Saved data entries:
----------------
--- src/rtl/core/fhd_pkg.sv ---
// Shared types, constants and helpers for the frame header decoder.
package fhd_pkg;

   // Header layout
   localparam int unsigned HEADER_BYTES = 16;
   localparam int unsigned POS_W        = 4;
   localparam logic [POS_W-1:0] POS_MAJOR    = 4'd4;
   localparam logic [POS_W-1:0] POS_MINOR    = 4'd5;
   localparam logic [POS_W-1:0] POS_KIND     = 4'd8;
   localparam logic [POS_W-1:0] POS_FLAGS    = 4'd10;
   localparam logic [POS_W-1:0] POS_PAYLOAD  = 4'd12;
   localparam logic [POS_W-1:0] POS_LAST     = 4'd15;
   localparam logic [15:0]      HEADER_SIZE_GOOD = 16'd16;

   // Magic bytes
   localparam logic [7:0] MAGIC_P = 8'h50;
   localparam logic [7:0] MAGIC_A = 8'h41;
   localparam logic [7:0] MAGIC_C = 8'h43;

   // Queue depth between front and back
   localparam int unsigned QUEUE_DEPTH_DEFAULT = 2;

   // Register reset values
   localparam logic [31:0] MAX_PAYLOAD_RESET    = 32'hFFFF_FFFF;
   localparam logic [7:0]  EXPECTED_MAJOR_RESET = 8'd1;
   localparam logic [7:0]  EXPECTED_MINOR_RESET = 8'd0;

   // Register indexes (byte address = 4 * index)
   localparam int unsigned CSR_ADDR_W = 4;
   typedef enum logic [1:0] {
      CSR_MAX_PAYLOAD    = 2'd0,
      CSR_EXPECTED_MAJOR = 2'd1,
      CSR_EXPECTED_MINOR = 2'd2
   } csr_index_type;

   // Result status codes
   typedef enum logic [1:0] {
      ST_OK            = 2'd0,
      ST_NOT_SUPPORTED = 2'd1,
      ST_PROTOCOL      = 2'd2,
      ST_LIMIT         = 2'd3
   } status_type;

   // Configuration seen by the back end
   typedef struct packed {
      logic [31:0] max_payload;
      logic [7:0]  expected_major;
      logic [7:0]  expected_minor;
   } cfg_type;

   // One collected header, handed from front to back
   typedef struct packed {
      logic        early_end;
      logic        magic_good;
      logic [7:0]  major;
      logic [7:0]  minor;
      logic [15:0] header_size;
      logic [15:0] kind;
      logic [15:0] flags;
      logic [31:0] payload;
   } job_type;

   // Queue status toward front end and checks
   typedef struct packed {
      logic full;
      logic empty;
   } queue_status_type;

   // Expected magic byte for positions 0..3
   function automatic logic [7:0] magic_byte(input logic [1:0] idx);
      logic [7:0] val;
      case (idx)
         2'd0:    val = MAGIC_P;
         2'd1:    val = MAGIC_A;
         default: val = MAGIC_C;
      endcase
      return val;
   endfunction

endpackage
----------------
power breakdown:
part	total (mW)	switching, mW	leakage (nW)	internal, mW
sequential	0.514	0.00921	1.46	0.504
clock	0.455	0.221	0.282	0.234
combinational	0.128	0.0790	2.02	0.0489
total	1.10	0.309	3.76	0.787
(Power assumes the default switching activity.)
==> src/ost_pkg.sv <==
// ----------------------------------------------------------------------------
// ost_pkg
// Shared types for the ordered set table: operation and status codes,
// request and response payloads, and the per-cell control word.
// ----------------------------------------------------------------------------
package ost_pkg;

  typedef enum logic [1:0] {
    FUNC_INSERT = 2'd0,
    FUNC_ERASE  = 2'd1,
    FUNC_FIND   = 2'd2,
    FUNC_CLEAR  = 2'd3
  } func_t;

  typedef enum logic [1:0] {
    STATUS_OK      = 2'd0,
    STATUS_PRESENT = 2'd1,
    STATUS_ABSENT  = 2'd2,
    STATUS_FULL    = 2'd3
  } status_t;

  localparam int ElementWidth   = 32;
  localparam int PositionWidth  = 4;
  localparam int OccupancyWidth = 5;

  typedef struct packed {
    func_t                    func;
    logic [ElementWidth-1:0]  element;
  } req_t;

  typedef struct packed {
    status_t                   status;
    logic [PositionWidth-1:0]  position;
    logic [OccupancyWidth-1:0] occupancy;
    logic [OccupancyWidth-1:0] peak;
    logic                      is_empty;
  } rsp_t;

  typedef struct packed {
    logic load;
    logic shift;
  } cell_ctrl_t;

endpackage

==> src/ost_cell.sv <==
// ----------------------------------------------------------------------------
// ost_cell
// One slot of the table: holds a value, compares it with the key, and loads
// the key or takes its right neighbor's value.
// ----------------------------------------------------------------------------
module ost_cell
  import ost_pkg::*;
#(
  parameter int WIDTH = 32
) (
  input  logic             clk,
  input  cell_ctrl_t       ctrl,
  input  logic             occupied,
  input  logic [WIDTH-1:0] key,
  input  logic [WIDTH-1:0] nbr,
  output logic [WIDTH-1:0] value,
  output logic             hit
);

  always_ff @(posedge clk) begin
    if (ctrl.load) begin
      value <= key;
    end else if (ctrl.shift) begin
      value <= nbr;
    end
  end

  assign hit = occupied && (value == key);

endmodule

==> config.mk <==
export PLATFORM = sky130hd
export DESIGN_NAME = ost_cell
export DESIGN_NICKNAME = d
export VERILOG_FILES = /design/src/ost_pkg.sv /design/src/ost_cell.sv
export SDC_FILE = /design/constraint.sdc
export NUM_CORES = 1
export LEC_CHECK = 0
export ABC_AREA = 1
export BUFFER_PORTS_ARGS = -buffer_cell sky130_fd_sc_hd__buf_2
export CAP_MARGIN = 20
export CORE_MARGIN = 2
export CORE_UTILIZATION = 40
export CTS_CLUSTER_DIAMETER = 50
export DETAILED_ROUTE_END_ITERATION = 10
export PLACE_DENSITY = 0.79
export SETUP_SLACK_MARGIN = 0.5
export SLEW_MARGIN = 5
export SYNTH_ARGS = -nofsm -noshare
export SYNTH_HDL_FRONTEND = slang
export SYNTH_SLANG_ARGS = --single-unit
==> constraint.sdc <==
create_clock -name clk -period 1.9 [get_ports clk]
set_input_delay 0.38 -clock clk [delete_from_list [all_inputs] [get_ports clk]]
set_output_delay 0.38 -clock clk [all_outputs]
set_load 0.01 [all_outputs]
----------------
■ **Brief**
In the entries above, one line contains "assign hit = occupied && (value == key);" and another contains "create_clock -name clk". Reproduce exactly those two lines and the lines between them, nothing else.

■ **Response for this exercise**
  assign hit = occupied && (value == key);

endmodule

==> config.mk <==
export PLATFORM = sky130hd
export DESIGN_NAME = ost_cell
export DESIGN_NICKNAME = d
export VERILOG_FILES = /design/src/ost_pkg.sv /design/src/ost_cell.sv
export SDC_FILE = /design/constraint.sdc
export NUM_CORES = 1
export LEC_CHECK = 0
export ABC_AREA = 1
export BUFFER_PORTS_ARGS = -buffer_cell sky130_fd_sc_hd__buf_2
export CAP_MARGIN = 20
export CORE_MARGIN = 2
export CORE_UTILIZATION = 40
export CTS_CLUSTER_DIAMETER = 50
export DETAILED_ROUTE_END_ITERATION = 10
export PLACE_DENSITY = 0.79
export SETUP_SLACK_MARGIN = 0.5
export SLEW_MARGIN = 5
export SYNTH_ARGS = -nofsm -noshare
export SYNTH_HDL_FRONTEND = slang
export SYNTH_SLANG_ARGS = --single-unit
==> constraint.sdc <==
create_clock -name clk -period 1.9 [get_ports clk]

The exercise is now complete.